__WHAT YOU SHOULD DO__. A word-for-word transcript of the closing lines is required: from the one with "export SYNTH_HDL_FRONTEND = slang" through the final line of the data.

__PROVIDED ENTRIES__.

+++

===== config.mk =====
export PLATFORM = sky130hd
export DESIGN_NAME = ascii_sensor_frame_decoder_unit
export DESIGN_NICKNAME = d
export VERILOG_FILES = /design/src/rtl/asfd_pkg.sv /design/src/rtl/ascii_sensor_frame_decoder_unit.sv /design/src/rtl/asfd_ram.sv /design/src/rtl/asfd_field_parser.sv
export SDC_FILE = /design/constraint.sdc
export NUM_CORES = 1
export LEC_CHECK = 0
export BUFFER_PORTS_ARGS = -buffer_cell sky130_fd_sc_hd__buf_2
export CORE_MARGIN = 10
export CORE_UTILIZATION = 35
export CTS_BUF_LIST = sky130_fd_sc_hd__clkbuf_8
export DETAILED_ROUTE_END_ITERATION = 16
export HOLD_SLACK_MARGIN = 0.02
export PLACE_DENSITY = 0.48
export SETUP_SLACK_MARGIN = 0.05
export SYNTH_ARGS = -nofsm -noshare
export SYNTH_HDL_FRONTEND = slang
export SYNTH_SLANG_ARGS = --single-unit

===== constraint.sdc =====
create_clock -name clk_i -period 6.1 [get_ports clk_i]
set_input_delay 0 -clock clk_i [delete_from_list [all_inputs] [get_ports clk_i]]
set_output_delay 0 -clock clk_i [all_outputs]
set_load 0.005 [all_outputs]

+++

__THE ANSWER__.
export SYNTH_HDL_FRONTEND = slang
export SYNTH_SLANG_ARGS = --single-unit

===== constraint.sdc =====
create_clock -name clk_i -period 6.1 [get_ports clk_i]
set_input_delay 0 -clock clk_i [delete_from_list [all_inputs] [get_ports clk_i]]
set_output_delay 0 -clock clk_i [all_outputs]
set_load 0.005 [all_outputs]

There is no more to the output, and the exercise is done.